What to do:
Produce an exact copy of the data below.

Data listing:

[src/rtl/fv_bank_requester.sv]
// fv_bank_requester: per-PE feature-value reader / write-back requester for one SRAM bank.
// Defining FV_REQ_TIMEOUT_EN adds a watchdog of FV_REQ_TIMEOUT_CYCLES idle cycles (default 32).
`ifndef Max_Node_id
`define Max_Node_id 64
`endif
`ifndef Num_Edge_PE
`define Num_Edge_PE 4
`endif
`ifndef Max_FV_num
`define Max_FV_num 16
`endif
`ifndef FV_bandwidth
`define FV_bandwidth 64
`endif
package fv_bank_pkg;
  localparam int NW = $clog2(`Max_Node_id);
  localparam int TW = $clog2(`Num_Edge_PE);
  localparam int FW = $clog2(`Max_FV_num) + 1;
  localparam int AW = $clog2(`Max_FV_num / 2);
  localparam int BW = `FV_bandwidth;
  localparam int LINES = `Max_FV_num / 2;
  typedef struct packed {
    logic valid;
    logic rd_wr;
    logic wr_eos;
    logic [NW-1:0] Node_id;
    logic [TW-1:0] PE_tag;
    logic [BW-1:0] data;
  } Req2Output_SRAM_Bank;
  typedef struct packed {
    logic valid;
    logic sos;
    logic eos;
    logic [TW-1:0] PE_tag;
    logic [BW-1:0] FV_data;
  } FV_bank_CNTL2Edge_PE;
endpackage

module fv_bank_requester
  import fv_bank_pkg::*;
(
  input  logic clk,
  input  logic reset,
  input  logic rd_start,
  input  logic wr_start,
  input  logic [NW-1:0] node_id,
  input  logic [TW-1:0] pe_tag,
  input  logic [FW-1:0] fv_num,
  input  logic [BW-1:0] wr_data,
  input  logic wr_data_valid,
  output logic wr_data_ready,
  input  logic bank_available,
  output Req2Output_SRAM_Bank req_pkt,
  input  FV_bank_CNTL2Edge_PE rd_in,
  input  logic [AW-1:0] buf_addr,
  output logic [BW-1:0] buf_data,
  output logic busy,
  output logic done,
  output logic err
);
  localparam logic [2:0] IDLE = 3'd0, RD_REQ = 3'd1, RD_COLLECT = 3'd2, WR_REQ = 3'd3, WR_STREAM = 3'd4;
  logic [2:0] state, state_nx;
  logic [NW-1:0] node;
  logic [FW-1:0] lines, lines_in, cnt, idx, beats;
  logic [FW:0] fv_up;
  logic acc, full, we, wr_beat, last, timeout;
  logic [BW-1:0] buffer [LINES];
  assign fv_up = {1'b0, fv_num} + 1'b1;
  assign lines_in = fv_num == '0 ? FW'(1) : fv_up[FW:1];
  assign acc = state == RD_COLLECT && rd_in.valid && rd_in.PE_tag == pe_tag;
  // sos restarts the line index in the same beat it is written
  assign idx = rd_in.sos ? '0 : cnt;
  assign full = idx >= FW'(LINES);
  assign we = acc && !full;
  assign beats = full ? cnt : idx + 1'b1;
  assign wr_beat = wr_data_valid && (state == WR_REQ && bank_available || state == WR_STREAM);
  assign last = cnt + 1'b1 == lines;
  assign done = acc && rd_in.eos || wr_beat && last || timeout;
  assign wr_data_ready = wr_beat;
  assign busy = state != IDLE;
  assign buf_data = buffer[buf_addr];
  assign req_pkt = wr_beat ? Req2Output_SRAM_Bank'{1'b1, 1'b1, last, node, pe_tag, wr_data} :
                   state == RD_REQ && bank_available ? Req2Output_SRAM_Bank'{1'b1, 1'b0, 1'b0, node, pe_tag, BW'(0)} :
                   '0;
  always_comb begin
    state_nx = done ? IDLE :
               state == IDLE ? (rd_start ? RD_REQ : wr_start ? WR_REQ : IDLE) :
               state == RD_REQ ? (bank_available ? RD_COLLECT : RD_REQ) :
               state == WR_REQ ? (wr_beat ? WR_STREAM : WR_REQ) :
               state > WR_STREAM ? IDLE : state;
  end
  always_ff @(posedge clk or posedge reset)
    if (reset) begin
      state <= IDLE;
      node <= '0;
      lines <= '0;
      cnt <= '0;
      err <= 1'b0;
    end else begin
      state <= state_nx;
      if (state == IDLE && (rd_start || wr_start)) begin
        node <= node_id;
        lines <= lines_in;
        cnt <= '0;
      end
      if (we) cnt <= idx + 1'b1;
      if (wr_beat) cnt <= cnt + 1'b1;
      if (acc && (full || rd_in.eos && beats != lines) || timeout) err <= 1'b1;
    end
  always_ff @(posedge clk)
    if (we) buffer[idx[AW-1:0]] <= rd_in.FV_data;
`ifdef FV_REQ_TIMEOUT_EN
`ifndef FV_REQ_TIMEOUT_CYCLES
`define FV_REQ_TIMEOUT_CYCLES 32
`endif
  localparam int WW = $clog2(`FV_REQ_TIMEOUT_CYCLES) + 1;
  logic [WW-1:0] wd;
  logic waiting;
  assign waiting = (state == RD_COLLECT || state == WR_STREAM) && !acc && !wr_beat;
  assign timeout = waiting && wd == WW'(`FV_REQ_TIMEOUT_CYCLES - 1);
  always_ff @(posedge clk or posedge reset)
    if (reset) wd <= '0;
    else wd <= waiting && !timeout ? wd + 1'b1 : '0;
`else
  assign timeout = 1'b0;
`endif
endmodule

Written reply:
[src/rtl/fv_bank_requester.sv]
// fv_bank_requester: per-PE feature-value reader / write-back requester for one SRAM bank.
// Defining FV_REQ_TIMEOUT_EN adds a watchdog of FV_REQ_TIMEOUT_CYCLES idle cycles (default 32).
`ifndef Max_Node_id
`define Max_Node_id 64
`endif
`ifndef Num_Edge_PE
`define Num_Edge_PE 4
`endif
`ifndef Max_FV_num
`define Max_FV_num 16
`endif
`ifndef FV_bandwidth
`define FV_bandwidth 64
`endif
package fv_bank_pkg;
  localparam int NW = $clog2(`Max_Node_id);
  localparam int TW = $clog2(`Num_Edge_PE);
  localparam int FW = $clog2(`Max_FV_num) + 1;
  localparam int AW = $clog2(`Max_FV_num / 2);
  localparam int BW = `FV_bandwidth;
  localparam int LINES = `Max_FV_num / 2;
  typedef struct packed {
    logic valid;
    logic rd_wr;
    logic wr_eos;
    logic [NW-1:0] Node_id;
    logic [TW-1:0] PE_tag;
    logic [BW-1:0] data;
  } Req2Output_SRAM_Bank;
  typedef struct packed {
    logic valid;
    logic sos;
    logic eos;
    logic [TW-1:0] PE_tag;
    logic [BW-1:0] FV_data;
  } FV_bank_CNTL2Edge_PE;
endpackage

module fv_bank_requester
  import fv_bank_pkg::*;
(
  input  logic clk,
  input  logic reset,
  input  logic rd_start,
  input  logic wr_start,
  input  logic [NW-1:0] node_id,
  input  logic [TW-1:0] pe_tag,
  input  logic [FW-1:0] fv_num,
  input  logic [BW-1:0] wr_data,
  input  logic wr_data_valid,
  output logic wr_data_ready,
  input  logic bank_available,
  output Req2Output_SRAM_Bank req_pkt,
  input  FV_bank_CNTL2Edge_PE rd_in,
  input  logic [AW-1:0] buf_addr,
  output logic [BW-1:0] buf_data,
  output logic busy,
  output logic done,
  output logic err
);
  localparam logic [2:0] IDLE = 3'd0, RD_REQ = 3'd1, RD_COLLECT = 3'd2, WR_REQ = 3'd3, WR_STREAM = 3'd4;
  logic [2:0] state, state_nx;
  logic [NW-1:0] node;
  logic [FW-1:0] lines, lines_in, cnt, idx, beats;
  logic [FW:0] fv_up;
  logic acc, full, we, wr_beat, last, timeout;
  logic [BW-1:0] buffer [LINES];
  assign fv_up = {1'b0, fv_num} + 1'b1;
  assign lines_in = fv_num == '0 ? FW'(1) : fv_up[FW:1];
  assign acc = state == RD_COLLECT && rd_in.valid && rd_in.PE_tag == pe_tag;
  // sos restarts the line index in the same beat it is written
  assign idx = rd_in.sos ? '0 : cnt;
  assign full = idx >= FW'(LINES);
  assign we = acc && !full;
  assign beats = full ? cnt : idx + 1'b1;
  assign wr_beat = wr_data_valid && (state == WR_REQ && bank_available || state == WR_STREAM);
  assign last = cnt + 1'b1 == lines;
  assign done = acc && rd_in.eos || wr_beat && last || timeout;
  assign wr_data_ready = wr_beat;
  assign busy = state != IDLE;
  assign buf_data = buffer[buf_addr];
  assign req_pkt = wr_beat ? Req2Output_SRAM_Bank'{1'b1, 1'b1, last, node, pe_tag, wr_data} :
                   state == RD_REQ && bank_available ? Req2Output_SRAM_Bank'{1'b1, 1'b0, 1'b0, node, pe_tag, BW'(0)} :
                   '0;
  always_comb begin
    state_nx = done ? IDLE :
               state == IDLE ? (rd_start ? RD_REQ : wr_start ? WR_REQ : IDLE) :
               state == RD_REQ ? (bank_available ? RD_COLLECT : RD_REQ) :
               state == WR_REQ ? (wr_beat ? WR_STREAM : WR_REQ) :
               state > WR_STREAM ? IDLE : state;
  end
  always_ff @(posedge clk or posedge reset)
    if (reset) begin
      state <= IDLE;
      node <= '0;
      lines <= '0;
      cnt <= '0;
      err <= 1'b0;
    end else begin
      state <= state_nx;
      if (state == IDLE && (rd_start || wr_start)) begin
        node <= node_id;
        lines <= lines_in;
        cnt <= '0;
      end
      if (we) cnt <= idx + 1'b1;
      if (wr_beat) cnt <= cnt + 1'b1;
      if (acc && (full || rd_in.eos && beats != lines) || timeout) err <= 1'b1;
    end
  always_ff @(posedge clk)
    if (we) buffer[idx[AW-1:0]] <= rd_in.FV_data;
`ifdef FV_REQ_TIMEOUT_EN
`ifndef FV_REQ_TIMEOUT_CYCLES
`define FV_REQ_TIMEOUT_CYCLES 32
`endif
  localparam int WW = $clog2(`FV_REQ_TIMEOUT_CYCLES) + 1;
  logic [WW-1:0] wd;
  logic waiting;
  assign waiting = (state == RD_COLLECT || state == WR_STREAM) && !acc && !wr_beat;
  assign timeout = waiting && wd == WW'(`FV_REQ_TIMEOUT_CYCLES - 1);
  always_ff @(posedge clk or posedge reset)
    if (reset) wd <= '0;
    else wd <= waiting && !timeout ? wd + 1'b1 : '0;
`else
  assign timeout = 1'b0;
`endif
endmodule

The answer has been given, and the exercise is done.